The initial observation of the potential exoplanet, named Fomalhaut b, was made in 2004 using the Hubble Space Telescope, with follow-up observations in 2006.

The host star, Fomalhaut, has long fascinated astronomers. The star is found in the southern constellation Piscis Austrinus and is surrounded by a cloud of dust. Images reveal it to look like the fictional Eye of Sauron in the movie The Lord of the Rings

While most exoplanets are discovered through the transit method — when a star's light dips ever so slightly as the planet crosses in front of it — this was directly observed by Hubble. And the dot appeared to be moving, thus supporting evidence of an exoplanet.

But additional observations by Hubble in 2014 revealed ... nothing. 
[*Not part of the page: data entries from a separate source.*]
Context: an optimization exercise on an open-source flow, tuned for small area, a short achievable clock period and few clock cycles per item. The choices shown serve that exercise and are no tape-out recipe. Function was checked by simulation only, so behaviour that the tests miss may differ from the original.

$ cat design/flow/design.v
module fa (input logic a, b, c, output logic s, co);
    assign {co, s} = a + b + c;
endmodule
From an optimization exercise on the open Yosys and OpenROAD flow, aimed at small area; shortcuts taken in it are not production practice.
In this exercise RTL edits were held to simulation tests only and were not proved equivalent to the original.

==> flow/design.v (excerpt) <==
module mmu_top
    #(
        parameter int MATRIX_WIDTH = 6
    )(
        input   logic clk,
        input   logic rst,
        input   logic enable,
        input   logic [8*MATRIX_WIDTH-1:0] weight_data,
        input   logic weight_signed,
        input   logic load_weight,
        input   logic [7:0] weight_addr,
        input   logic activate_weight,
        input   logic [8*MATRIX_WIDTH-1:0] data_in,
        input   logic data_signed,
        output  logic [32*MATRIX_WIDTH-1:0] result
    );
    logic [8*MATRIX_WIDTH-1:0] sds_systolic_output_n;
    logic [2:0] sds_filled;
    systolic_data_setup_unit #(
        .MATRIX_WIDTH(MATRIX_WIDTH)
    ) systolic_data_setup_unit_tpu_core (
        .clk                (clk),
        .rst                (rst),
        .enable             (enable),
        .data_in            (data_in),
        .systolic_data_out_n (sds_systolic_output_n),
        .filled             (sds_filled)
    );
    matrix_multiply_unit #(
        .MATRIX_WIDTH(MATRIX_WIDTH)
    ) matrix_multiply_unit_tpu_core (
        .clk                (clk),
        .rst                (rst),
        .enable             (enable),
        .weight_data        (weight_data),
        .weight_signed      (weight_signed),
        .systolic_data_n    (sds_systolic_output_n),
        .warm               (sds_filled),
        .systolic_signed    (data_signed),
        .activate_weight    (activate_weight),
        .load_weight        (load_weight),
        .weight_addr        (weight_addr),
        .result             (result)
    );
endmodule
Size in the first run: about 1600 flip-flops, roughly 300 I/O pins, ~140000 µm² of cells after synthesis.
==> flow/config.mk <==
export PLATFORM = sky130hd
export DESIGN_NAME = mmu_top
export DESIGN_NICKNAME = mmu_top
export VERILOG_FILES = /design/flow/design.v
export SDC_FILE = /design/flow/constraint.sdc
export NUM_CORES = 4
export LEC_CHECK = 0
export CAP_MARGIN = 20
export CORE_MARGIN = 2
export CORE_UTILIZATION = 55
export CTS_BUF_LIST = sky130_fd_sc_hd__clkbuf_16
export CTS_CLUSTER_DIAMETER = 80
export CTS_CLUSTER_SIZE = 20
export SLEW_MARGIN = 20
export SYNTH_HIERARCHICAL = 1
export SYNTH_MINIMUM_KEEP_SIZE = 0
==> flow/constraint.sdc <==
create_clock -name core_clock -period 7.0 [get_ports {clk}]
set_input_delay 1.4000 -clock core_clock [delete_from_list [all_inputs] [get_ports {clk}]]
set_output_delay 1.4000 -clock core_clock [all_outputs]
set_load 0.01 [all_outputs]
standard.sh (not shown) runs the stock make flow with config.mk's settings and CLKGATE_MAP_FILE= SYNTH_SCRIPT=/design/flow/synth_recipe.tcl, a recipe that flattens the netlist after the stock synthesis.
==> flow/flow/run.sh <==
#!/bin/bash
# Layout flow: the standard flow (standard.sh, unchanged synthesis, floorplan,
# power grid, placement, routing) with two settings changed:
#  - the port buffers that global placement inserts on every input and output are
#    the smallest buffer, sky130_fd_sc_hd__buf_1 (repair may still resize them);
#  - clock tree synthesis clusters up to 20 sinks within 80 um per clkbuf_16 leaf
#    buffer and inserts no dummy loads.
# Each make step's full log stays in orfs/logs/; standard.sh's own output is in flow.log.
set -euo pipefail
cd "$(dirname "$0")/.."
bash standard.sh \
  "BUFFER_PORTS_ARGS=-buffer_cell sky130_fd_sc_hd__buf_1" \
  "CTS_ARGS=-sink_clustering_enable -repair_clock_nets -sink_clustering_size 20 -sink_clustering_max_diameter 80 -buf_list sky130_fd_sc_hd__clkbuf_16 -dont_use_dummy_load" \
  finish > flow.log 2>&1
test -s out/final.def
==> next run, changes <==
==> flow/run.sh (new file) <==
#!/bin/bash
# synth_recipe.tcl (not shown) runs the flow's synth.tcl, then flattens the netlist and writes it again
# the make line also repeats each setting of config.mk as NAME=value (left out here)
make -C /OpenROAD-flow-scripts/flow DESIGN_CONFIG=/design/flow/config.mk WORK_HOME=/design/flow/orfs CLKGATE_MAP_FILE= SYNTH_SCRIPT=/design/flow/synth_recipe.tcl finish
--- a/flow/config.mk
+++ b/flow/config.mk
@@ -12,2 +12,2 @@
-export CTS_CLUSTER_DIAMETER = 80
-export CTS_CLUSTER_SIZE = 20
+export CTS_CLUSTER_DIAMETER = 100
+export CTS_CLUSTER_SIZE = 28
removed: flow/flow/run.sh
removed: flow/standard.sh
Utilization increases by 0.62 points; cell area is higher by 1.2%; die area does not change; final cell count barely changes; global-route usage shrinks by 0.28 points.

## afterwards: timing with drivers on the ports
The results above use ideal ports. As a check the final layouts listed here were re-extracted and re-timed, cells and wires unchanged. Step 1: set_driving_cell puts a clkbuf_16 on clk and a buf_2 on each other input, an assumption about the parent block. Step 2 adds t to the input delays and takes it off the output delays; t is the mean of the earliest and latest rising clock arrival at the registers after step 1. Input paths then give back, and output paths get back, about the clock's delay inside the block. a / b / c = ideal ports / drivers / drivers and shift; a / b = the first two.
run | shift t [ns] | setup slack, ns | latest minus earliest clock arrival (ns)
the first run | 0.853 | 1.092 / 1.092 / 1.092 | 0.056 / 0.056
the second run | 0.845 | 1.043 / 1.043 / 1.043 | 0.045 / 0.045
After both steps every run listed still meets setup and hold.
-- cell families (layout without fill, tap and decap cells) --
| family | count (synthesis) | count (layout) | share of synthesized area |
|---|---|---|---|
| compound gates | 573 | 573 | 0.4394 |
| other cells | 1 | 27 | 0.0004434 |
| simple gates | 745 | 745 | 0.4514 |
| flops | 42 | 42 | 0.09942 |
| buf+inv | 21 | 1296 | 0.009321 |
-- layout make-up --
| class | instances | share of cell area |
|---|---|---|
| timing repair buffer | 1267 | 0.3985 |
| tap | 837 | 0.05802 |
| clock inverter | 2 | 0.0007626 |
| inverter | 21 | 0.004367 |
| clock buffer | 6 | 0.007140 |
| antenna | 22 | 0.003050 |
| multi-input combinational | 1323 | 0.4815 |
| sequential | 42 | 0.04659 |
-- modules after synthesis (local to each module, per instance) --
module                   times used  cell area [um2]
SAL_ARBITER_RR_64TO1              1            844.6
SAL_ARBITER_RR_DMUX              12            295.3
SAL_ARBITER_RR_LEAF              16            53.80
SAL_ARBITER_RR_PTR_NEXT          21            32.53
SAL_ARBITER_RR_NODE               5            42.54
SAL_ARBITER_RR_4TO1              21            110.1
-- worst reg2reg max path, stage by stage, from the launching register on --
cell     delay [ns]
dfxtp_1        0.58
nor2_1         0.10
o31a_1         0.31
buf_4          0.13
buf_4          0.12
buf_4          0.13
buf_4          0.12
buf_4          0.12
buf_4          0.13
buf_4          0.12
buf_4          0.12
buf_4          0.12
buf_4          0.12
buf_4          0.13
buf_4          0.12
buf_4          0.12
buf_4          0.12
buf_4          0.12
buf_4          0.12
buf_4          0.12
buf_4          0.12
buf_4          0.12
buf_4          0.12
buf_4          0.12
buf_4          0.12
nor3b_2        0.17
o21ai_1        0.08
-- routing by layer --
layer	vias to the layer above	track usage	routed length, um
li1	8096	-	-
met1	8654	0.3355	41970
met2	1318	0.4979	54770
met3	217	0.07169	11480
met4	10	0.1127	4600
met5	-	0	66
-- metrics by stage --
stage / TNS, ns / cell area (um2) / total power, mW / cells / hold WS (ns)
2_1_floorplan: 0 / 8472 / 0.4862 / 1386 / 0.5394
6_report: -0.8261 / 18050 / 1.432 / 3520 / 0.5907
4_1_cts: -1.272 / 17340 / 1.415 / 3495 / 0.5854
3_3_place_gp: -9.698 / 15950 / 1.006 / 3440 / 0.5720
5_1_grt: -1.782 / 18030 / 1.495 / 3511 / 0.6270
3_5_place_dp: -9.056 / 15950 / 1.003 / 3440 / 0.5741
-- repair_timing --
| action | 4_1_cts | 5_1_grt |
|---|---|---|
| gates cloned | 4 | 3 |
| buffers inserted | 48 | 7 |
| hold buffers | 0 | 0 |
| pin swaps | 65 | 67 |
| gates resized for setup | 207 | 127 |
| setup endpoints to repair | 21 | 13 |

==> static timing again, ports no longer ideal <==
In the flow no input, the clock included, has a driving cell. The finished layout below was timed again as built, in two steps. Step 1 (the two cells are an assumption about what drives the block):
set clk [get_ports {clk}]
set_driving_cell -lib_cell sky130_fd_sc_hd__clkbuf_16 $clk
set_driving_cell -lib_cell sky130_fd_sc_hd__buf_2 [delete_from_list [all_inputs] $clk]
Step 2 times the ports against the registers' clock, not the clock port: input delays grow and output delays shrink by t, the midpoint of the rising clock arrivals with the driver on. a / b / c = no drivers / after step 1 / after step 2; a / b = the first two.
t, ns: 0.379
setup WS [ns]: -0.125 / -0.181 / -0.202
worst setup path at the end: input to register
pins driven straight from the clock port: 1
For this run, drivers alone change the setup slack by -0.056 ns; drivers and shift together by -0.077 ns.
From an optimization exercise on the open Yosys and OpenROAD flow, aimed at small area, a short achievable clock period and few clock cycles; shortcuts taken in it are not production practice.

branch maple:
## CPU
module CPU (input clk, rst,
            input ld_we, input [4:0] ld_addr, input [7:0] ld_data,
            output st_valid, output [4:0] st_addr, output [7:0] st_data);
Size in the first run: roughly 2000 cells after synthesis, roughly 560 flip-flops, ~30 I/O pins, roughly 26000 um^2 of cells after synthesis.
==> module CPU, before the edit <==
module CPU (input clk, rst,
            input ld_we, input [4:0] ld_addr, input [7:0] ld_data,
            output st_valid, output [4:0] st_addr, output [7:0] st_data);
  reg [7:0] mem [0:31];
  reg [7:0] stk [0:31];
  reg [4:0] pc;
  reg [4:0] a;                  
  reg [1:0] aop;                
  reg       e_push, e_pop, e_alu, e_not, e_jz;
  reg [7:0] sd;                 
  reg [4:0] sa;                 
  reg       lw;                 
  reg [4:0] la;
  reg [7:0] ldv;
  wire taken = e_jz & (stk[0] == 8'd0);
  assign st_valid = e_pop;
  assign st_addr  = sa;
  assign st_data  = sd;
  always @(posedge clk) begin
    lw  <= ld_we;
    la  <= ld_addr;
    ldv <= ld_data;
  end
  wire       wen   = lw | e_pop;
  wire [4:0] waddr = lw ? la : sa;
  wire [7:0] wdata = lw ? ldv : sd;
  always @(posedge clk) begin
    if (wen)
      mem[waddr] <= wdata;
  end
  wire [7:0] fm = mem[pc];
  wire [7:0] f  = (wen && waddr == pc) ? wdata : fm;
  always @(posedge clk, posedge rst) begin
    if (rst) begin
      pc <= 5'd0;
      a <= 5'd0;
      aop <= 2'd0;
      {e_push, e_pop, e_alu, e_not, e_jz} <= 5'd0;
    end else if (taken) begin
      pc <= a;
      {e_push, e_pop, e_alu, e_not, e_jz} <= 5'd0;
    end else begin
      a <= f[4:0];
      aop <= f[6:5];
      e_push <= f[7:5] == 3'b100;
      e_pop  <= f[7:5] == 3'b101;
      e_alu  <= ~f[7] & (f[6:5] != 2'b11);
      e_not  <= f[7:5] == 3'b011;
      e_jz   <= f[7:5] == 3'b111;
      pc <= (f[7:5] == 3'b110) ? f[4:0] : pc + 5'd1;
    end
  end
  reg [7:0] top_n;
  always @* begin
    case (aop)
      2'b00:   top_n = stk[0] + stk[1];
      2'b01:   top_n = stk[0] - stk[1];
      default: top_n = stk[0] & stk[1];
    endcase
    if (e_push)      top_n = mem[a];
    else if (e_pop)  top_n = stk[1];
    else if (e_not)  top_n = ~stk[0];
    else if (!e_alu) top_n = stk[0];
  end
  always @(posedge clk) begin
    if (!taken && f[7:5] == 3'b101) begin
      sd <= top_n;
      sa <= f[4:0];
    end
  end
  wire down = e_push;             
  wire up   = e_pop | e_alu;      
  integer k;
  always @(posedge clk, posedge rst) begin
    if (rst) begin
      for (k = 0; k < 32; k = k + 1)
        stk[k] <= 8'd0;
    end else begin
      stk[0] <= top_n;
      for (k = 1; k < 32; k = k + 1)
        if (down)
          stk[k] <= stk[k-1];
        else if (up)
          stk[k] <= stk[(k+1) % 32];
    end
  end
endmodule
Settings: LEC_CHECK=0, ABC_CLOCK_PERIOD_IN_PS=2800, CAP_MARGIN=20, CORE_MARGIN=2, CORE_UTILIZATION=40, SLEW_MARGIN=20, SETUP_SLACK_MARGIN=7.0; clock period 10.0 ns.
standard.sh (not shown) runs the stock make flow with config.mk's settings and CLKGATE_MAP_FILE= SYNTH_SCRIPT=/design/flow/synth_recipe.tcl, a recipe that flattens the netlist after the stock synthesis.
==> flow/flow/run.sh <==
#!/bin/bash
# Standard ORFS layout, with repair_timing aiming for a tighter setup slack.
set -e
cp standard.sh logs_standard_sh.txt 2>/dev/null || true
echo "export SETUP_SLACK_MARGIN = ${MARGIN:-7.0}" >> config.mk
bash standard.sh > standard.log 2>&1
diff inputs: branch maple => branch raven
-- flow/design.v --
<<< branch maple, line 10
  reg       e_push, e_pop, e_alu, e_not, e_jz;
  reg [7:0] sd;                 
  reg [4:0] sa;                 
  reg       lw;                 
  reg [4:0] la;
  reg [7:0] ldv;
  wire taken = e_jz & (stk[0] == 8'd0);
  assign st_valid = e_pop;
  assign st_addr  = sa;
  assign st_data  = sd;
  always @(posedge clk) begin
    lw  <= ld_we;
    la  <= ld_addr;
    ldv <= ld_data;
  end
  wire       wen   = lw | e_pop;
  wire [4:0] waddr = lw ? la : sa;
  wire [7:0] wdata = lw ? ldv : sd;
  always @(posedge clk) begin
    if (wen)
      mem[waddr] <= wdata;
  end
  wire [7:0] fm = mem[pc];
  wire [7:0] f  = (wen && waddr == pc) ? wdata : fm;
  always @(posedge clk, posedge rst) begin
    if (rst) begin
>>> branch raven, line 10
  reg       e_push, e_pop, e_alu, e_not, e_jz;
  reg [7:0] sd;                 
  wire taken = e_jz & (stk[0] == 8'd0);
  assign st_valid = e_pop;
  assign st_addr  = a;
  assign st_data  = sd;
  always @(posedge clk) begin
    if (ld_we)
      mem[ld_addr] <= ld_data;
    else if (e_pop)
      mem[a] <= sd;
  end
  wire [7:0] fm = mem[pc];
  wire [7:0] f  = (e_pop && a == pc) ? sd : fm;
  always @(posedge clk, posedge rst) begin
    if (rst) begin
<<< branch maple, line 65
  end
  always @(posedge clk) begin
    if (!taken && f[7:5] == 3'b101) begin
      sd <= top_n;
      sa <= f[4:0];
    end
  end
  wire down = e_push;             
>>> branch raven, line 55
  end
  always @(posedge clk) begin
    if (!taken && f[7:5] == 3'b101)
      sd <= top_n;
  end
  wire down = e_push;             
Results
In summary, branch raven completed successfully, with a layout that passed the timing, design-rule and antenna checks. Launching element of the worst setup path: a[1] -> branch raven, sa[1] -> branch maple. The final critical-path share of the clock period in branch raven sits 0.37 points above the value recorded for branch maple. Changes observed in branch raven relative to branch maple: post-synthesis net count shows a reduction of about 2.5%, setup slack fell 37 ps, non-clock buffer instance count of the final layout now sits higher. branch maple → branch raven: transition at the pin with the smallest max-transition slack decreased by 20 ps relative to the old numbers, post-route cell area now larger, flip-flop and latch area went down, first-iteration DRC count fell 4.6%.
No functional check of the RTL was part of any run of this note.

## afterwards: timing with drivers on the ports
How much do the figures lean on ideal ports? The routed layouts below were timed once more, with nothing changed but the port constraints.
Step 1, drivers: a clkbuf_16 drives clk and a buf_2 each remaining input, both assumed.
Step 2 also shifts input and output timing later by t, the mid clock arrival at the registers, as if the neighbouring blocks saw the same clock.
Slacks: ideal ports / drivers / drivers and shift; pairs: ideal ports / drivers.
| run | shift t [ns] | setup WS [ns] | worst data-port slew with drivers (ns) |
|---|---|---|---|
| branch maple | 0.675 | 6.651 / 6.587 / 6.591 | 0.03 |
| branch raven | 0.666 | 6.614 / 6.554 / 6.325 | 0.12 |
After both steps setup and hold are still met in every run listed. The setup slack of branch raven, which loses most, moves by -0.060 ns with the drivers and by -0.289 ns with both steps. Setup slack includes reset recovery checks.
This image, taken with the Advanced Camera for Surveys aboard the NASA/ESA Hubble Space Telescope, shows what was initially identified as an exoplanet orbiting the star Fomalhaut. The inset at bottom right is a composite image showing the planet's position during Hubble observations taken in 2004 and 2006. (NASA, ESA and P. Kalas [University of California, Berkeley, USA])

This exoplanet wasn't making any sense at all.

"Fomalhaut b has always been a mystery," Andras Gaspar, an astronomer at the University of Arizona and corresponding author of the new paper published in the journal Proceedings of the National Academy of Sciences, said in an email. "For starters, its colours were a bit off from what one would expect from a massive exoplanet."

But stranger still, in Hubble's initial images, the "planet" was bright in visible light but produced no heat signature in infrared light, as an object like this should. Some of the hypotheses for this was that there could be a ring of dust around Fomalhaut, or the planet was similar to Saturn and itself sported a massive ring. 

Then Gaspar and corresponding author George Rieke looked through data and realized that Fomalhaut b wasn't where it was supposed to be, which further piqued their curiosity. 

What Hubble actually witnessed

Their paper concludes that instead of an exoplanet, what Hubble witnessed was a rare collision between two large, icy asteroids that produced fine dust particles. 

Following recommendations from one of the reviewers of their paper, they went back and analyzed the object and noticed that it was expanding, further strengthening their case of an expanding cloud of dust.

Capturing something like this is rare. It just happened to be a case of Hubble looking in the right place at the right time. But it's not without precedent, Gaspar said.

"Sometimes we do get lucky and see an unlikely event," he said. "Humans have observed and noted quite a few supernovae going off over the last millenia; we have seen the Shoemaker-Levy 9 comet impact Jupiter; the massive Tunguska impact [in Siberia] in 1908 went undiscovered for years."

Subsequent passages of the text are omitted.